Il Palazzo torna ad avere funzioni certe solamente dopo la conquista di Vicopisano da parte di Firenze, nel 1406. I fiorentini dimostrarono grande attenzione per Vicopisano su cui accentrano funzioni amministrative e militari per il territorio immediatamente circostante a Pisa. La nuova conquista pose dei problemi giurisdizionali e politici legati al fatto di dover individuare un edificio che fosse adeguato a svolgere le funzioni proprie del vicariato, tra le quali l'amministrazione della giustizia, civile e criminale. A Vicopisano la struttura ritenuta idonea a svolgere questa funzione fu un edificio già esistente: il nostro Palazzo Pretorio. Come visto precedentemente, prima della conquista fiorentina il Palazzo non era stato pensato per assolvere le funzioni connesse al vicariato (tribunale, prigione, sede del banco del civile, ecc.); inoltre adesso il palazzo doveva ospitare l'abitazione privata del vicario e della sua corte composta da un cavaliere, un notaio e quattro “birri” che assicuravano la messa in pratica delle decisioni del vicario. Quindi, subito dopo la conquista di Vicopisano, furono ritenuti necessari degli interventi di ristrutturazione dell'intero Palazzo. Le operazioni di ristrutturazione furono le seguenti:
installazione nel piano nobile del palazzo della residenza privata del vicario
costruzione della sede del tribunale e delle prigioni ad esso collegate, sia al piano terra che successivamente al secondo e terzo piano
creazione di uffici dove notai civili e criminali esercitassero le loro funzioni
Descrizione
Caratteristiche stilistiche e funzionali dell'edificio medievale
Il Palazzo Pretorio è costruito su un impianto originario rettangolare e possiede tutte le caratteristiche degli edifici privati di Pisa e dintorni risalenti al periodo romanico. La facciata dell'edificio è divisa in tre vani, incorniciati da archi a sesto acuto. I pilastri di appoggio sono in pietra e sono più grandi rispetto ai vani intermedi. I tre piani sono suddivisi da architravi posti tra pilastri che avevano funzione di mensola e servivano come appoggio ai ballatoi in legno.

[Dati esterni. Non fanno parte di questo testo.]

==> src/design/radio_state_energy_accounter.sv <==
// ----------------------------------------------------------------------------
// Radio state energy accounter
// Charges radio energy to per-state accounts and reads accounts back.
// ----------------------------------------------------------------------------
// Usage:
// The s_ channel carries one beat per request. An event beat (s_op = 0)
// charges ticks since the last update times the previous power to the
// account picked by the stored previous radio state and to the total, then
// stores the new state and power. A read beat (s_op = 1) returns one account.
// Every request produces exactly one m_ beat.
// The cfg channel writes initial_power; it takes effect as the current power
// only until the first event after reset. cfg_ready is always high.
// One request is worked at a time. An event that charges reads the account
// and then the total and writes both back one after the other through the
// account memory. A read only reads its account, and an event that charges
// nothing goes straight to the result. The result beat is loaded into the
// output register at the same edge where s_ready rises again.
// A stalled m_ready holds the result beat in the output register; the block
// still takes the next request and parks its result until the beat drains.
// Reset clears all accounts, the stored state and the current power.
// ----------------------------------------------------------------------------
module radio_state_energy_accounter (
    input  logic        aclk,
    input  logic        aresetn,

    input  logic        s_valid,
    output logic        s_ready,
    input  logic        s_op,
    input  logic [31:0] s_time_now,
    input  logic [23:0] s_new_power,
    input  logic [2:0]  s_radio_mode,
    input  logic [1:0]  s_rx_state,
    input  logic [1:0]  s_tx_state,
    input  logic [2:0]  s_rx_part,
    input  logic [2:0]  s_tx_part,
    input  logic [3:0]  s_account_sel,

    output logic        m_valid,
    input  logic        m_ready,
    output logic [63:0] m_energy_value,
    output logic [3:0]  m_charged_first,
    output logic [3:0]  m_charged_second,
    output logic        m_bad_account,

    input  logic        cfg_valid,
    output logic        cfg_ready,
    input  logic [23:0] cfg_wdata
);

    typedef enum logic [2:0] {
        ST_IDLE,
        ST_READ,
        ST_CH_ACCT,
        ST_CH_TOTAL,
        ST_WR_ACCT,
        ST_WR_TOTAL,
        ST_FINISH
    } state_t;

    state_t state_reg;

    // Stored radio state of the previous event.
    logic [rsea_pkg::TIME_BITS-1:0]  last_time_reg;
    logic [rsea_pkg::POWER_BITS-1:0] cur_power_reg;
    logic [2:0]                      prev_mode_reg;
    logic [1:0]                      prev_rx_state_reg;
    logic [1:0]                      prev_tx_state_reg;
    logic [2:0]                      prev_rx_part_reg;
    logic [2:0]                      prev_tx_part_reg;
    logic                            event_seen_reg;

    // Working registers of the request in flight.
    logic                            op_reg;
    rsea_pkg::acct_t                 target_reg;
    rsea_pkg::acct_t                 first_reg;
    rsea_pkg::acct_t                 second_reg;
    logic                            bad_reg;
    logic [rsea_pkg::TIME_BITS-1:0]  dt_reg;
    logic [rsea_pkg::POWER_BITS-1:0] power_reg;
    rsea_pkg::energy_t               acct_val_reg;
    rsea_pkg::energy_t               total_val_reg;

    // Output register.
    logic              m_valid_reg;
    rsea_pkg::energy_t m_energy_reg;
    rsea_pkg::acct_t   m_first_reg;
    rsea_pkg::acct_t   m_second_reg;
    logic              m_bad_reg;

    rsea_pkg::mem_req_t                mem_req;
    rsea_pkg::energy_t                 mem_rdata;
    logic [rsea_pkg::PROD_BITS-1:0]    charge_energy;

    rsea_acct_mem u_mem (
        .aclk    (aclk),
        .aresetn (aresetn),
        .req     (mem_req),
        .rd_data (mem_rdata)
    );

    rsea_mul u_mul (
        .aclk   (aclk),
        .ticks  (dt_reg),
        .power  (power_reg),
        .energy (charge_energy)
    );

    function automatic rsea_pkg::energy_t sat_add(input rsea_pkg::energy_t a,
                                                 input logic [rsea_pkg::PROD_BITS-1:0] b);
        logic [rsea_pkg::ENERGY_BITS:0] sum;
        sum = {1'b0, a} + (rsea_pkg::ENERGY_BITS+1)'(b);
        return sum[rsea_pkg::ENERGY_BITS] ? '1 : sum[rsea_pkg::ENERGY_BITS-1:0];
    endfunction

    // Account selection from the previous radio state. The receiver side and
    // the simple modes give the first account, the transmitter side the second.
    rsea_pkg::acct_t first_sel;
    rsea_pkg::acct_t second_sel;

    always_comb begin
        first_sel  = rsea_pkg::ACCT_NONE;
        second_sel = rsea_pkg::ACCT_NONE;
        unique case (prev_mode_reg)
            rsea_pkg::MODE_OFF:    first_sel = rsea_pkg::ACCT_OFF;
            rsea_pkg::MODE_SLEEP:  first_sel = rsea_pkg::ACCT_SLEEP;
            rsea_pkg::MODE_SWITCH: first_sel = rsea_pkg::ACCT_SWITCH;
            default:               first_sel = rsea_pkg::ACCT_NONE;
        endcase
        if (prev_mode_reg == rsea_pkg::MODE_RX || prev_mode_reg == rsea_pkg::MODE_TRX) begin
            unique case (prev_rx_state_reg)
                rsea_pkg::RX_IDLE: first_sel = rsea_pkg::ACCT_RX_IDLE;
                rsea_pkg::RX_BUSY: first_sel = rsea_pkg::ACCT_RX_BUSY;
                rsea_pkg::RX_RECEIVING: begin
                    if (prev_rx_part_reg >= rsea_pkg::PART_WHOLE &&
                        prev_rx_part_reg <= rsea_pkg::PART_DATA) begin
                        first_sel = rsea_pkg::ACCT_RX_WHOLE
                                    + rsea_pkg::acct_t'(prev_rx_part_reg - rsea_pkg::PART_WHOLE);
                    end
                end
                default: ;
            endcase
        end
        if (prev_mode_reg == rsea_pkg::MODE_TX || prev_mode_reg == rsea_pkg::MODE_TRX) begin
            unique case (prev_tx_state_reg)
                rsea_pkg::TX_IDLE: second_sel = rsea_pkg::ACCT_TX_IDLE;
                rsea_pkg::TX_SENDING: begin
                    if (prev_tx_part_reg >= rsea_pkg::PART_WHOLE &&
                        prev_tx_part_reg <= rsea_pkg::PART_DATA) begin
                        second_sel = rsea_pkg::ACCT_TX_WHOLE
                                     + rsea_pkg::acct_t'(prev_tx_part_reg - rsea_pkg::PART_WHOLE);
                    end
                end
                default: ;
            endcase
        end
    end

    // Only the first selected account is charged: a later charge in the same
    // event would see no elapsed time.
    rsea_pkg::acct_t                target_sel;
    logic [rsea_pkg::TIME_BITS-1:0] dt_now;
    logic                           do_charge;
    logic                           s_accept;

    assign target_sel = (first_sel != rsea_pkg::ACCT_NONE) ? first_sel : second_sel;
    assign dt_now     = s_time_now - last_time_reg;
    assign do_charge  = (target_sel != rsea_pkg::ACCT_NONE) && (dt_now != '0);
    assign s_accept   = s_valid && s_ready;

    assign s_ready   = (state_reg == ST_IDLE);
    assign cfg_ready = 1'b1;

    // Memory port schedule: read the state account, read the total, then
    // write both back. The total (entry 0) never equals the state account.
    always_comb begin
        mem_req         = '0;
        mem_req.wr_data = '0;
        unique case (state_reg)
            ST_READ: begin
                mem_req.rd_en   = !bad_reg;
                mem_req.rd_addr = target_reg;
            end
            ST_CH_ACCT: begin
                mem_req.rd_en   = 1'b1;
                mem_req.rd_addr = target_reg;
            end
            ST_CH_TOTAL: begin
                mem_req.rd_en   = 1'b1;
                mem_req.rd_addr = rsea_pkg::ACCT_TOTAL;
            end
            ST_WR_ACCT: begin
                mem_req.wr_en   = 1'b1;
                mem_req.wr_addr = target_reg;
                mem_req.wr_data = sat_add(acct_val_reg, charge_energy);
            end
            ST_WR_TOTAL: begin
                mem_req.wr_en   = 1'b1;
                mem_req.wr_addr = rsea_pkg::ACCT_TOTAL;
                mem_req.wr_data = sat_add(total_val_reg, charge_energy);
            end
            default: ;
        endcase
    end

    always_ff @(posedge aclk) begin
        if (!aresetn) begin
            state_reg         <= ST_IDLE;
            last_time_reg     <= '0;
            cur_power_reg     <= '0;
            prev_mode_reg     <= rsea_pkg::MODE_OFF;
            prev_rx_state_reg <= '0;
            prev_tx_state_reg <= '0;
            prev_rx_part_reg  <= '0;
            prev_tx_part_reg  <= '0;
            event_seen_reg    <= 1'b0;
            m_valid_reg       <= 1'b0;
        end else begin
            // An event accepted in the same cycle sets the power itself.
            if (cfg_valid && cfg_ready && !event_seen_reg &&
                !(s_accept && s_op == rsea_pkg::OP_EVENT)) begin
                cur_power_reg <= cfg_wdata[rsea_pkg::POWER_BITS-1:0];
            end
            // The finish state reloads the output register on its own.
            if (m_valid_reg && m_ready && state_reg != ST_FINISH) begin
                m_valid_reg <= 1'b0;
            end

            unique case (state_reg)
                ST_IDLE: begin
                    if (s_accept) begin
                        op_reg     <= s_op;
                        dt_reg     <= dt_now;
                        power_reg  <= cur_power_reg;
                        if (s_op == rsea_pkg::OP_READ) begin
                            target_reg <= s_account_sel;
                            bad_reg    <= (s_account_sel == rsea_pkg::ACCT_NONE);
                            first_reg  <= rsea_pkg::ACCT_NONE;
                            second_reg <= rsea_pkg::ACCT_NONE;
                            state_reg  <= ST_READ;
                        end else begin
                            target_reg        <= target_sel;
                            bad_reg           <= 1'b0;
                            first_reg         <= first_sel;
                            second_reg        <= second_sel;
                            cur_power_reg     <= s_new_power[rsea_pkg::POWER_BITS-1:0];
                            prev_mode_reg     <= s_radio_mode;
                            prev_rx_state_reg <= s_rx_state;
                            prev_tx_state_reg <= s_tx_state;
                            prev_rx_part_reg  <= s_rx_part;
                            prev_tx_part_reg  <= s_tx_part;
                            event_seen_reg    <= 1'b1;
                            if (do_charge) begin
                                last_time_reg <= s_time_now;
                                state_reg     <= ST_CH_ACCT;
                            end else begin
                                state_reg <= ST_FINISH;
                            end
                        end
                    end
                end
                ST_READ: begin
                    state_reg <= ST_FINISH;
                end
                ST_CH_ACCT: begin
                    state_reg <= ST_CH_TOTAL;
                end
                ST_CH_TOTAL: begin
                    acct_val_reg <= mem_rdata;
                    state_reg    <= ST_WR_ACCT;
                end
                ST_WR_ACCT: begin
                    total_val_reg <= mem_rdata;
                    state_reg     <= ST_WR_TOTAL;
                end
                ST_WR_TOTAL: begin
                    state_reg <= ST_FINISH;
                end
                ST_FINISH: begin
                    // Load the output register once the previous beat is gone.
                    if (!m_valid_reg || m_ready) begin
                        m_valid_reg  <= 1'b1;
                        m_energy_reg <= (op_reg == rsea_pkg::OP_READ && !bad_reg)
                                        ? mem_rdata : '0;
                        m_first_reg  <= first_reg;
                        m_second_reg <= second_reg;
                        m_bad_reg    <= bad_reg;
                        state_reg    <= ST_IDLE;
                    end
                end
                default: begin
                    state_reg <= ST_IDLE;
                end
            endcase
        end
    end

    assign m_valid          = m_valid_reg;
    assign m_energy_value   = m_energy_reg;
    assign m_charged_first  = m_first_reg;
    assign m_charged_second = m_second_reg;
    assign m_bad_account    = m_bad_reg;

`ifndef SYNTHESIS
    // No write ever lands outside the fifteen accounts.
    assert property (@(posedge aclk) disable iff (!aresetn)
        mem_req.wr_en |-> (mem_req.wr_addr != rsea_pkg::ACCT_NONE))
        else $error("account write to invalid address");

    // One request at a time: after an accept the block is busy.
    assert property (@(posedge aclk) disable iff (!aresetn)
        (s_valid && s_ready) |=> !s_ready)
        else $error("request accepted while busy");

    // An invalid read returns zero energy and names no account.
    assert property (@(posedge aclk) disable iff (!aresetn)
        (m_valid && m_bad_account) |-> (m_energy_value == '0 &&
            m_charged_first == rsea_pkg::ACCT_NONE))
        else $error("invalid read returned data");

    // The state account is written back right before the total.
    assert property (@(posedge aclk) disable iff (!aresetn)
        (mem_req.wr_en && mem_req.wr_addr != rsea_pkg::ACCT_TOTAL)
            |=> (mem_req.wr_en && mem_req.wr_addr == rsea_pkg::ACCT_TOTAL))
        else $error("total not updated after account charge");
`endif

endmodule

L'ultima parte del prospetto principale del palazzo (ossia dal livello inferiore delle finestre dell'ultimo piano in su) risulta priva di omogeneità rispetto al resto: questo è dovuto all'utilizzo di mattoni di dimensioni e materiale diversi da quelli impiegati nella parte sottostante. Probabilmente questo livello del palazzo fu costruito in un secondo momento, probabilmente intorno al Cinquecento, per aggiungere un piano all'intera struttura[2]. La restante parte della facciata è caratterizzata dalla presenza di pietre disposte a strati orizzontali, lavorate in maniera da lasciare la superficie dentellata e il bordo levigato. I prospetti ad est e ad ovest mostrano caratteristiche diverse perché le pietre utilizzate sono di taglio minore e sono lavorate in maniera diversa, inoltre il materiale impiegato risulta disomogeneo. La facciata ad est è stata ricostruita nel 1639, in seguito al crollo del campanile a vela adiacente al Palazzo, e in questa occasione il materiale impiegato non corrispose a quello originario. La facciata ad ovest è stata costruita con materiali simili a quelli della facciata est e presenta segni di una porzione di muratura aggiunta lateralmente. Nella facciata posta a nord permangono elementi originali, visibili all'altezza del secondo piano: due finestre racchiuse da un timpano triangolare. Le pietre utilizzate per la costruzione di questa facciata sono simili a quelle impiegate per la facciata ad est e ad ovest.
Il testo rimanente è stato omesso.